[Dataset content — start]

`src/rtl/asp_consts.svh`:
```
// register offsets, field positions, reset values and divider counts of the serial port
// ****************************************************************
// Overview of operation
// - full duplex asynchronous port with the 8-bit and 9-bit variable-rate modes only.
// - one received byte is buffered while the next byte shifts in.
// - writes to the data location load the transmit register only.
// - reads of the data location return the receive buffer, never transmit data.
// - with interrupts enabled, either done flag raises the interrupt request.
// - done flags stay set until software clears them.
// - the baud clock comes from the 8-bit auto-reload timer.
// - transmit uses the timer low counter, receive a hidden copy of it.
// - both counter overflow streams are divided by two to give bit rates.
// - the hidden receive counter runs with the timer and shares its reload value.
// - a start edge on the receive pin forces a reload of the receive counter.
// - timer clock is core clock /4, /12, /48, oscillator /8 or external input.
// - overflow rate is timer clock over 256 minus reload; baud is half.
// - the external oscillator may clock the timer while the core clock runs on.
// - 8-bit frame: start, eight data bits LSB first, stop bit into ninth-bit field.
// - 9-bit frame adds programmable ninth bit; received ninth bit kept, stop ignored.
// - transmit-done flag sets at the start of the stop bit.
// - byte loads only with receive flag clear and, if checked, stop or ninth bit high.
// ****************************************************************
`ifndef ASP_CONSTS_SVH
`define ASP_CONSTS_SVH
`define ASP_OFF_CTRL       8'h00
`define ASP_OFF_DATA       8'h04
`define ASP_OFF_TCTRL      8'h08
`define ASP_OFF_RELOAD     8'h0C
`define ASP_OFF_LOW        8'h10
`define ASP_OFF_IEN        8'h14
`define ASP_CTL_WIDTH      7
`define ASP_CTL_MCE        5
`define ASP_CTL_REN        4
`define ASP_CTL_TX9        3
`define ASP_CTL_RX9        2
`define ASP_CTL_TDONE      1
`define ASP_CTL_RDONE      0
`define ASP_TC_RUN         0
`define ASP_TC_SRC_LSB     1
`define ASP_TC_SRC_MSB     3
`define ASP_RST_RELOAD     8'h00
`define ASP_RST_LOW        8'h00
`define ASP_DIV_A_LAST     2'h3
`define ASP_DIV_B_LAST     2'h2
`define ASP_DIV_C_LAST     2'h3
`define ASP_OSC_LAST       3'h7
`define ASP_CNT_TOP        8'hFF
`define ASP_BITS_LAST      4'h7
`endif

```
`src/rtl/asp_pkg.sv`:
```
// shared types of the serial port
package asp_pkg;
	typedef enum logic [2:0] {CS_DIV4, CS_DIV12, CS_DIV48, CS_OSC8, CS_EXT} asp_clk_src_t;
	typedef enum logic [2:0] {TX_IDLE, TX_DATA, TX_NINTH, TX_END, TX_STOP} asp_tx_state_t;
	typedef enum logic [2:0] {RX_IDLE, RX_START, RX_DATA, RX_NINTH, RX_STOP} asp_rx_state_t;
endpackage

```
`src/rtl/asp_sync.sv`:
```
// three-stage input synchroniser with agreement filter
`timescale 1ns/1ps
module asp_sync #(
	parameter int W = 1
) (
	input  wire logic         clk_in,
	input  wire logic         rst_n_in,
	input  wire logic [W-1:0] async_in,
	output logic      [W-1:0] sync_out
);
	import asp_pkg::*;
	typedef struct packed {
		logic [W-1:0] s1;
		logic [W-1:0] s2;
		logic [W-1:0] s3;
		logic [W-1:0] q;
	} asp_sync_st_t;
	asp_sync_st_t st_ff;
	asp_sync_st_t nxt_st;

	always_comb begin
		nxt_st    = st_ff;
		nxt_st.s1 = async_in;
		nxt_st.s2 = st_ff.s1;
		nxt_st.s3 = st_ff.s2;
		// a change only counts once the second and third stage agree
		for (int i = 0; i < W; i++) begin
			if (st_ff.s2[i] == st_ff.s3[i]) begin
				nxt_st.q[i] = st_ff.s3[i];
			end
		end
	end

	always_ff @(posedge clk_in) begin
		if (!rst_n_in) begin
			st_ff <= '1;
		end else begin
			st_ff <= nxt_st;
		end
	end

	assign sync_out = st_ff.q;
endmodule

```
`src/rtl/asp_baud_timer.sv`:
```
// baud timer: prescaler, 8-bit auto-reload counter and its hidden receive copy
`timescale 1ns/1ps
`include "asp_consts.svh"
module asp_baud_timer (
	input  wire logic                  clk_in,
	input  wire logic                  rst_n_in,
	input  wire logic                  run_in,
	input  wire asp_pkg::asp_clk_src_t src_in,
	input  wire logic [7:0]            reload_in,
	input  wire logic                  low_wr_in,
	input  wire logic [7:0]            low_wdata_in,
	input  wire logic                  osc_in,
	input  wire logic                  ext_in,
	input  wire logic                  rx_restart_in,
	output logic      [7:0]            low_out,
	output logic                       tx_tick_out,
	output logic                       rx_tick_out
);
	import asp_pkg::*;
	typedef struct packed {
		logic [1:0] pre_a;
		logic [1:0] pre_b;
		logic [1:0] pre_c;
		logic [2:0] osc_cnt;
		logic       osc_prev;
		logic       ext_prev;
		logic [7:0] tx_cnt;
		logic [7:0] rx_cnt;
		logic       tx_div;
		logic       rx_div;
	} asp_tmr_st_t;
	asp_tmr_st_t st_ff;
	asp_tmr_st_t nxt_st;
	logic        tick4;
	logic        tick12;
	logic        tick_osc;
	logic        tmr_tick;
	logic        tx_ovf;
	logic        rx_ovf;

	always_comb begin
		nxt_st   = st_ff;
		tick4    = st_ff.pre_a == `ASP_DIV_A_LAST;
		tick12   = tick4 && st_ff.pre_b == `ASP_DIV_B_LAST;
		tick_osc = osc_in && !st_ff.osc_prev && st_ff.osc_cnt == `ASP_OSC_LAST;
		unique case (src_in)
			CS_DIV4:  tmr_tick = tick4;
			CS_DIV12: tmr_tick = tick12;
			CS_DIV48: tmr_tick = tick12 && st_ff.pre_c == `ASP_DIV_C_LAST;
			CS_OSC8:  tmr_tick = tick_osc;
			CS_EXT:   tmr_tick = !ext_in && st_ff.ext_prev;
			default:  tmr_tick = 1'b0;
		endcase
		tx_ovf = run_in && tmr_tick && st_ff.tx_cnt == `ASP_CNT_TOP;
		rx_ovf = run_in && tmr_tick && st_ff.rx_cnt == `ASP_CNT_TOP;
		nxt_st.pre_a    = st_ff.pre_a + 2'h1;
		if (tick4) begin
			nxt_st.pre_b = tick12 ? 2'h0 : st_ff.pre_b + 2'h1;
		end
		if (tick12) begin
			nxt_st.pre_c = st_ff.pre_c + 2'h1;
		end
		nxt_st.osc_prev = osc_in;
		nxt_st.ext_prev = ext_in;
		if (osc_in && !st_ff.osc_prev) begin
			nxt_st.osc_cnt = st_ff.osc_cnt + 3'h1;
		end
		if (low_wr_in) begin
			nxt_st.tx_cnt = low_wdata_in;
		end else if (run_in && tmr_tick) begin
			nxt_st.tx_cnt = tx_ovf ? reload_in : st_ff.tx_cnt + 8'h01;
		end
		nxt_st.tx_div = st_ff.tx_div ^ tx_ovf;
		// start edge realigns only the receive copy, transmit keeps its phase
		if (rx_restart_in) begin
			nxt_st.rx_cnt = reload_in;
			nxt_st.rx_div = 1'b0;
		end else begin
			if (run_in && tmr_tick) begin
				nxt_st.rx_cnt = rx_ovf ? reload_in : st_ff.rx_cnt + 8'h01;
			end
			nxt_st.rx_div = st_ff.rx_div ^ rx_ovf;
		end
	end

	always_ff @(posedge clk_in) begin
		if (!rst_n_in) begin
			st_ff <= '0;
			// same level as the synchroniser's reset, so no false edge follows reset
			st_ff.osc_prev <= 1'b1;
			st_ff.ext_prev <= 1'b1;
			st_ff.tx_cnt <= `ASP_RST_LOW;
			st_ff.rx_cnt <= `ASP_RST_LOW;
		end else begin
			st_ff <= nxt_st;
		end
	end

	assign low_out     = st_ff.tx_cnt;
	// second overflow ends a bit; receive samples on the first, i.e. mid-bit
	assign tx_tick_out = tx_ovf && st_ff.tx_div;
	assign rx_tick_out = rx_ovf && !st_ff.rx_div;
endmodule

```
`src/rtl/asp_serial_port.sv`:
```
// serial port core with baud timer and AHB-Lite register slave
//
// The implementer's own choices: register access over AHB-Lite and the register addresses.
`timescale 1ns/1ps
`include "asp_consts.svh"
module asp_serial_port (
	input  wire logic        CLK_SYS_IN,
	input  wire logic        RST_N_IN,
	input  wire logic        HSEL_IN,
	input  wire logic [31:0] HADDR_IN,
	input  wire logic [1:0]  HTRANS_IN,
	input  wire logic        HWRITE_IN,
	input  wire logic [2:0]  HSIZE_IN,
	input  wire logic [31:0] HWDATA_IN,
	input  wire logic        HREADY_IN,
	output logic      [31:0] HRDATA_OUT,
	output logic             HREADYOUT_OUT,
	output logic             HRESP_OUT,
	input  wire logic        RXD_IN,
	output logic             TXD_OUT,
	input  wire logic        TIMER_EXT_IN,
	input  wire logic        EXT_OSC_IN,
	output logic             IRQ_OUT
);
	import asp_pkg::*;

	// ****************************************************************
	// state
	// ****************************************************************
	typedef struct packed {
		logic          ph_valid;
		logic          ph_write;
		logic [7:0]    ph_addr;
		logic [31:0]   rdata;
		logic          frame_width_select;
		logic          multiproc_check_enable;
		logic          rx_enable;
		logic          tx_ninth_bit;
		logic          rx_ninth_bit;
		logic          transmit_done_flag;
		logic          receive_done_flag;
		logic          run;
		asp_clk_src_t  src;
		logic [7:0]    timer_reload_value;
		logic          ien;
		logic          irq;
		asp_tx_state_t tx_state;
		logic          tx_go;
		logic [7:0]    tx_data;
		logic [8:0]    tx_shift;
		logic [3:0]    tx_cnt;
		logic          txd;
		asp_rx_state_t rx_state;
		logic [7:0]    rx_shift;
		logic [3:0]    rx_cnt;
		logic [7:0]    rx_buf;
		logic          rx_bit9;
		logic          rx_prev;
	} asp_core_st_t;

	asp_core_st_t st_ff;
	asp_core_st_t nxt_st;
	logic         rx_q;
	logic         ext_q;
	logic         osc_q;
	logic [7:0]   low_cnt;
	logic         tx_tick;
	logic         rx_tick;
	logic         addr_take;
	logic         wr_now;
	logic         wr_ctrl;
	logic         wr_data;
	logic         wr_tctrl;
	logic         wr_reload;
	logic         wr_low;
	logic         wr_ien;
	logic [7:0]   wd;
	logic         rx_fall;
	logic         rx_chk;
	logic         rx_accept;

	// ****************************************************************
	// decode helpers
	// ****************************************************************
	function automatic logic asp_hit(input logic [31:0] a, input logic [2:0] sz);
		// only aligned whole words inside the block are mapped
		asp_hit = a[31:8] == 24'h0 && a[1:0] == 2'h0 && sz == 3'h2 && a[7:0] <= `ASP_OFF_IEN;
	endfunction

	function automatic logic [31:0] asp_read(input logic [7:0] a, input asp_core_st_t s,
		input logic [7:0] low);
		asp_read = 32'h0;
		unique case (a)
			`ASP_OFF_CTRL:   asp_read[7:0] = {s.frame_width_select, 1'b1,
				s.multiproc_check_enable, s.rx_enable, s.tx_ninth_bit, s.rx_ninth_bit,
				s.transmit_done_flag, s.receive_done_flag};
			`ASP_OFF_DATA:   asp_read[7:0] = s.rx_buf;
			`ASP_OFF_TCTRL:  asp_read[3:0] = {s.src, s.run};
			`ASP_OFF_RELOAD: asp_read[7:0] = s.timer_reload_value;
			`ASP_OFF_LOW:    asp_read[7:0] = low;
			`ASP_OFF_IEN:    asp_read[0]   = s.ien;
			default:         asp_read      = 32'h0;
		endcase
	endfunction

	// ****************************************************************
	// pins and baud timer
	// ****************************************************************
	asp_sync #(
		.W (3)
	) u_sync (
		.clk_in   (CLK_SYS_IN),
		.rst_n_in (RST_N_IN),
		.async_in ({EXT_OSC_IN, TIMER_EXT_IN, RXD_IN}),
		.sync_out ({osc_q, ext_q, rx_q})
	);

	asp_baud_timer u_timer (
		.clk_in        (CLK_SYS_IN),
		.rst_n_in      (RST_N_IN),
		.run_in        (st_ff.run),
		.src_in        (st_ff.src),
		.reload_in     (st_ff.timer_reload_value),
		.low_wr_in     (wr_low),
		.low_wdata_in  (wd),
		.osc_in        (osc_q),
		.ext_in        (ext_q),
		.rx_restart_in (rx_fall),
		.low_out       (low_cnt),
		.tx_tick_out   (tx_tick),
		.rx_tick_out   (rx_tick)
	);

	// ****************************************************************
	// bus decode
	// ****************************************************************
	assign addr_take = HSEL_IN && HREADY_IN && HTRANS_IN[1];
	assign wr_now    = st_ff.ph_valid && st_ff.ph_write;
	assign wr_ctrl   = wr_now && st_ff.ph_addr == `ASP_OFF_CTRL;
	assign wr_data   = wr_now && st_ff.ph_addr == `ASP_OFF_DATA;
	assign wr_tctrl  = wr_now && st_ff.ph_addr == `ASP_OFF_TCTRL;
	assign wr_reload = wr_now && st_ff.ph_addr == `ASP_OFF_RELOAD;
	assign wr_low    = wr_now && st_ff.ph_addr == `ASP_OFF_LOW;
	assign wr_ien    = wr_now && st_ff.ph_addr == `ASP_OFF_IEN;
	assign wd        = HWDATA_IN[7:0];

	// start edge only arms while idle, so data falling edges never realign
	assign rx_fall   = st_ff.rx_enable && st_ff.rx_state == RX_IDLE && st_ff.rx_prev && !rx_q;
	assign rx_chk    = st_ff.frame_width_select ? st_ff.rx_bit9 : rx_q;
	assign rx_accept = !st_ff.receive_done_flag && (!st_ff.multiproc_check_enable || rx_chk);

	// ****************************************************************
	// next state
	// ****************************************************************
	always_comb begin
		nxt_st = st_ff;
		if (wr_ctrl) begin
			nxt_st.frame_width_select     = wd[`ASP_CTL_WIDTH];
			nxt_st.multiproc_check_enable = wd[`ASP_CTL_MCE];
			nxt_st.rx_enable              = wd[`ASP_CTL_REN];
			nxt_st.tx_ninth_bit           = wd[`ASP_CTL_TX9];
			nxt_st.rx_ninth_bit           = wd[`ASP_CTL_RX9];
			nxt_st.transmit_done_flag     = wd[`ASP_CTL_TDONE];
			nxt_st.receive_done_flag      = wd[`ASP_CTL_RDONE];
		end
		if (wr_tctrl) begin
			nxt_st.run = wd[`ASP_TC_RUN];
			nxt_st.src = asp_clk_src_t'(wd[`ASP_TC_SRC_MSB:`ASP_TC_SRC_LSB]);
		end
		if (wr_reload) begin
			nxt_st.timer_reload_value = wd;
		end
		if (wr_ien) begin
			nxt_st.ien = wd[0];
		end

		// transmitter: flag sets below the software write, so a set wins
		if (tx_tick) begin
			unique case (st_ff.tx_state)
				TX_IDLE, TX_STOP: begin
					nxt_st.txd      = 1'b1;
					nxt_st.tx_state = TX_IDLE;
					if (st_ff.tx_go) begin
						nxt_st.txd      = 1'b0;
						nxt_st.tx_shift = {st_ff.tx_ninth_bit, st_ff.tx_data};
						nxt_st.tx_cnt   = 4'h0;
						nxt_st.tx_go    = 1'b0;
						nxt_st.tx_state = TX_DATA;
					end
				end
				TX_DATA: begin
					nxt_st.txd      = st_ff.tx_shift[0];
					nxt_st.tx_shift = st_ff.tx_shift >> 1;
					nxt_st.tx_cnt   = st_ff.tx_cnt + 4'h1;
					if (st_ff.tx_cnt == `ASP_BITS_LAST) begin
						nxt_st.tx_state = st_ff.frame_width_select ? TX_NINTH : TX_END;
					end
				end
				TX_NINTH: begin
					nxt_st.txd      = st_ff.tx_shift[0];
					nxt_st.tx_state = TX_END;
				end
				TX_END: begin
					nxt_st.txd                = 1'b1;
					nxt_st.transmit_done_flag = 1'b1;
					nxt_st.tx_state           = TX_STOP;
				end
				default: begin
					nxt_st.tx_state = TX_IDLE;
				end
			endcase
		end

		// receiver: samples land mid-bit because the start edge reloads the timer
		nxt_st.rx_prev = rx_q;
		if (rx_fall) begin
			nxt_st.rx_state = RX_START;
		end else if (rx_tick) begin
			unique case (st_ff.rx_state)
				RX_IDLE: begin
					nxt_st.rx_state = RX_IDLE;
				end
				RX_START: begin
					// a glitch shorter than half a bit is dropped here
					nxt_st.rx_cnt   = 4'h0;
					nxt_st.rx_state = rx_q ? RX_IDLE : RX_DATA;
				end
				RX_DATA: begin
					nxt_st.rx_shift = {rx_q, st_ff.rx_shift[7:1]};
					nxt_st.rx_cnt   = st_ff.rx_cnt + 4'h1;
					if (st_ff.rx_cnt == `ASP_BITS_LAST) begin
						nxt_st.rx_state = st_ff.frame_width_select ? RX_NINTH : RX_STOP;
					end
				end
				RX_NINTH: begin
					nxt_st.rx_bit9  = rx_q;
					nxt_st.rx_state = RX_STOP;
				end
				RX_STOP: begin
					// back to idle mid-stop so the next start edge is not missed
					nxt_st.rx_state = RX_IDLE;
					if (rx_accept) begin
						nxt_st.rx_buf            = st_ff.rx_shift;
						nxt_st.rx_ninth_bit      = rx_chk;
						nxt_st.receive_done_flag = 1'b1;
					end
				end
				default: begin
					nxt_st.rx_state = RX_IDLE;
				end
			endcase
		end

		// a data write queues a byte; taken at the next bit tick once idle
		if (wr_data) begin
			nxt_st.tx_data = wd;
			nxt_st.tx_go   = 1'b1;
		end

		nxt_st.irq = st_ff.ien && (st_ff.transmit_done_flag || st_ff.receive_done_flag);

		nxt_st.ph_valid = addr_take && asp_hit(HADDR_IN, HSIZE_IN);
		nxt_st.ph_write = HWRITE_IN;
		nxt_st.ph_addr  = HADDR_IN[7:0];
		nxt_st.rdata    = 32'h0;
		if (nxt_st.ph_valid && !HWRITE_IN) begin
			// taken from the next state so a read right behind a write sees it, except at the low counter, which reads the current count
			nxt_st.rdata = asp_read(HADDR_IN[7:0], nxt_st, low_cnt);
		end
	end

	always_ff @(posedge CLK_SYS_IN) begin
		if (!RST_N_IN) begin
			st_ff                    <= '0;
			st_ff.timer_reload_value <= `ASP_RST_RELOAD;
			st_ff.txd                <= 1'b1;
			st_ff.rx_prev            <= 1'b1;
		end else begin
			st_ff <= nxt_st;
		end
	end

	// ****************************************************************
	// outputs
	// ****************************************************************
	assign HRDATA_OUT    = st_ff.rdata;
	assign HREADYOUT_OUT = 1'b1;
	assign HRESP_OUT     = 1'b0;
	assign TXD_OUT       = st_ff.txd;
	assign IRQ_OUT       = st_ff.irq;
endmodule

```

[Dataset content — finish]

If a line in the data contains the string "clock", count it, then give the total and nothing else.

4